5A_926/2025
Bundesgericht
Ausstand (Erbteilung)
28. August
Sachverhalt
Im von vier Miterben gegen A.A.________ eingeleiteten Verfahren betreffend Erbteilung beantragte Letztere den Ausstand des Einzelrichters mit der Begründung, es liege eine fortschreitende Reihe von Verhaltensweisen vor, die auf Befangenheit schliessen liessen. Das Gesuch vom 20. Mai 2025, das drei Tage später versandt wurde, wurde wegen Verspätung abgewiesen; die kantonale Instanz verneinte zudem die Relevanz der Nichtgewährung einer Frist zur Stellungnahme zu einer Duplik, die sich nicht auf den Ausstandsgrund bezog.
Erwägungen
• Die Verletzung des in Art. 53 Abs. 3 ZPO verankerten Replikrechts führt nicht zur Aufhebung, wenn die Partei nicht darlegt, welche Argumente sie vorgebracht hätte und welche mögliche Auswirkung diese auf das Verfahren gehabt hätten; die neue Bestimmung kodifiziert das Replikrecht, ohne es zu erweitern.

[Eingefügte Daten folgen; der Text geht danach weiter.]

This design comes from an exercise in tuning for small area, a short achievable clock period and few clock cycles on the open sky130 flow, not from production work.
Power and IR drop assume default switching activity.

==> flow/design.v <==
module xvcd_clkdiv (
    input  wire        clk,
    input  wire        rst,           
    input  wire        in_valid,
    output reg         in_ready,
    input  wire [31:0] in_hz,         
    input  wire        in_hs,         
    output reg         out_valid,
    input  wire        out_ready,
    output wire [15:0] out_divisor,
    output wire [31:0] out_achieved,  
    output reg         out_base_high,
    output reg         out_clamped,
    output reg         out_err        
);
    localparam [22:0] M_STD = 23'd5_999_999;    
    localparam [1:0] S_WAIT  = 2'd0,    
                     S_SETUP = 2'd3,    
                     S_DIV1  = 2'd1,    
                     S_DIV2  = 2'd2;    
    reg  [1:0]  state;
    reg         held;        
    reg  [22:0] rem;         
    reg  [4:0]  cnt;         
    reg  [22:0] den;         
    reg  [18:0] quo;         
    reg         m_bit;       
    reg         r_small;     
    reg         use_tab;     
    wire waiting = (state == S_WAIT);
    wire setup   = (state == S_SETUP);
    wire accept  = in_valid && in_ready;
    assign out_divisor = den[15:0];
    reg [24:0] tab;
    always @(*) begin
        if (out_base_high)
            tab = den[2] ? 25'd6_000_000 :
                  den[1] ? (den[0] ? 25'd7_500_000  : 25'd10_000_000)
                         : (den[0] ? 25'd15_000_000 : 25'd30_000_000);
        else if (den[3])
            tab = den[2] ? (den[1] ? (den[0] ? 25'd375_000 : 25'd400_000)
                                   : (den[0] ? 25'd428_572 : 25'd461_539))
                         : (den[1] ? (den[0] ? 25'd500_000 : 25'd545_455)
                                   : (den[0] ? 25'd600_000 : 25'd666_667));
        else
            tab = den[2] ? (den[1] ? (den[0] ? 25'd750_000   : 25'd857_143)
                                   : (den[0] ? 25'd1_000_000 : 25'd1_200_000))
                         : (den[1] ? (den[0] ? 25'd1_500_000 : 25'd2_000_000)
                                   : (den[0] ? 25'd3_000_000 : 25'd6_000_000));
    end
    assign out_achieved = {7'd0, use_tab ? tab : {6'd0, quo}};
    wire [18:0] inc_c;
    assign inc_c[0] = 1'b1;
    genvar g;
    generate
        for (g = 0; g < 18; g = g + 1) begin : g_inc
            assign inc_c[g + 1] = &quo[g:0];
        end
    endgenerate
    wire [17:0] quo_inc = quo[17:0] ^ inc_c[17:0];
    function automatic ge_c(input [24:0] x, input [24:0] c);
        integer j;
        reg     r;
        begin
            r = 1'b1;
            for (j = 0; j < 25; j = j + 1)
                r = c[j] ? (x[j] & r) : (x[j] | r);
            ge_c = r;
        end
    endfunction
    wire [24:0] p_hz  = {cnt[1:0], rem};    
    wire        p_big = cnt[2];             
    wire        p_hs  = cnt[3];
    wire ge_92    = p_big | ge_c(p_hz, 25'd92);
    wire ge_2457  = p_big | ge_c(p_hz, 25'd2457);
    wire ge_6m    = p_big | ge_c(p_hz, 25'd6_000_000);
    wire gt_6m    = p_big | ge_c(p_hz, 25'd6_000_001);
    wire gt_30m   = p_big | ge_c(p_hz, 25'd30_000_001);
    wire ge_30m   = p_big | ge_c(p_hz, 25'd30_000_000);
    wire ge_15m   = p_big | ge_c(p_hz, 25'd15_000_000);
    wire ge_10m   = p_big | ge_c(p_hz, 25'd10_000_000);
    wire ge_7m5   = p_big | ge_c(p_hz, 25'd7_500_000);
    wire high     = p_hs & gt_6m;
    wire [2:0] hdiv = ge_30m ? 3'd0 : ge_15m ? 3'd1 : ge_10m ? 3'd2 :
                      ge_7m5 ? 3'd3 : 3'd4;
    wire is_div   = ge_92 & !ge_6m;
    wire [22:0] lz_in = setup ? rem : {3'd0, quo, 1'b1};
    wire [23:0] above;                        
    assign above[23] = 1'b0;
    generate
        for (g = 22; g >= 0; g = g - 1) begin : g_above
            assign above[g] = above[g + 1] | lz_in[g];
        end
    endgenerate
    wire [22:0] lead = lz_in & ~above[23:1];   
    reg [4:0]  k_start;
    reg [22:0] rem_init;
    reg        m_init;
    integer    i;
    always @(*) begin
        k_start  = 5'd0;
        rem_init = 23'd0;
        m_init   = 1'b0;
        for (i = 0; i < 23; i = i + 1) begin
            k_start  = k_start  | ({5{lead[i]}} & (5'd22 - i[4:0]));
            rem_init = rem_init | ({23{lead[i]}} & (M_STD >> (23 - i)));
            m_init   = m_init   | (lead[i] & M_STD[22 - i]);
        end
    end
    wire [4:0]  cnt_dec = cnt - 5'd1;
    wire [23:0] rem_sh  = {rem, m_bit};
    wire [25:0] rem_add = {1'b0, rem_sh, 1'b1} + {2'b11, ~den, state != S_DIV2};
    wire [24:0] rem_sub = rem_add[25:1];
    wire        q_bit   = !rem_sub[24];
    wire [22:0] rem_nxt = q_bit ? rem_sub[22:0] : rem_sh[22:0];
    wire [18:0] q_next  = {quo[17:0], q_bit};
    wire [18:0] q_fin   = q_bit ? {quo_inc, 1'b0} : {quo[17:0], 1'b1};
    wire        last    = (cnt == 5'd0);
    wire        big_q   = (quo[18:3] != 16'd0);    
    wire        start2  = (state == S_DIV1) && last && big_q && !r_small;
    always @(posedge clk) begin
        if (waiting) begin
            if (accept) begin
                rem   <= in_hz[22:0];
                cnt   <= {1'b0, in_hs, in_hz[31:25] != 7'd0, in_hz[24:23]};
            end
        end else if (setup || start2) begin
            rem   <= rem_init;
            cnt   <= k_start;
            m_bit <= m_init;
        end else begin
            rem   <= rem_nxt;
            cnt   <= cnt_dec;
            m_bit <= M_STD[cnt_dec];
        end
    end
    always @(posedge clk) begin
        if (rst) begin
            state     <= S_WAIT;
            held      <= 1'b0;
            in_ready  <= 1'b1;
            out_valid <= 1'b0;
        end else begin
            case (state)
            S_WAIT: begin
                if (out_ready)
                    out_valid <= 1'b0;
                if ((accept || held) && (!out_valid || out_ready)) begin
                    held     <= 1'b0;
                    in_ready <= 1'b0;
                    state    <= S_SETUP;
                end else if (accept) begin
                    held     <= 1'b1;
                    in_ready <= 1'b0;
                end
            end
            S_SETUP: begin
                quo           <= 19'd0;
                den           <= rem;
                r_small       <= !ge_2457;
                use_tab       <= 1'b1;
                out_err       <= !ge_92;
                out_base_high <= high;
                out_clamped   <= p_hs ? gt_30m : gt_6m;
                if (is_div) begin
                    state     <= S_DIV1;
                end else begin
                    if (ge_6m)
                        den <= high ? {20'd0, hdiv} : 23'd0;
                    out_valid <= 1'b1;
                    in_ready  <= 1'b1;
                    state     <= S_WAIT;
                end
            end
            S_DIV1: begin
                if (last) begin
                    den <= q_next[15:0];
                    if (start2) begin
                        quo   <= 19'd0;
                        state <= S_DIV2;
                    end else begin
                        quo       <= den[18:0];
                        use_tab   <= !r_small;
                        out_valid <= 1'b1;
                        in_ready  <= 1'b1;
                        state     <= S_WAIT;
                    end
                end else begin
                    quo <= q_next;
                end
            end
            default: begin   
                quo <= q_next;
                if (last) begin
                    quo       <= q_fin;
                    use_tab   <= 1'b0;
                    out_valid <= 1'b1;
                    in_ready  <= 1'b1;
                    state     <= S_WAIT;
                end
            end
            endcase
        end
    end
endmodule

• Wenn der Anschein der Befangenheit aus der Häufung von Handlungen resultiert, ist der Ausstand sofort nach dem letzten Indiz zu verlangen; mehr als drei Monate nach dem Beschluss vom 18. Februar 2025 war das Gesuch verspätet, ohne dass ein überspitzter Formalismus vorlag.
Entscheid
Die Beschwerde wird abgewiesen, soweit darauf einzutreten ist.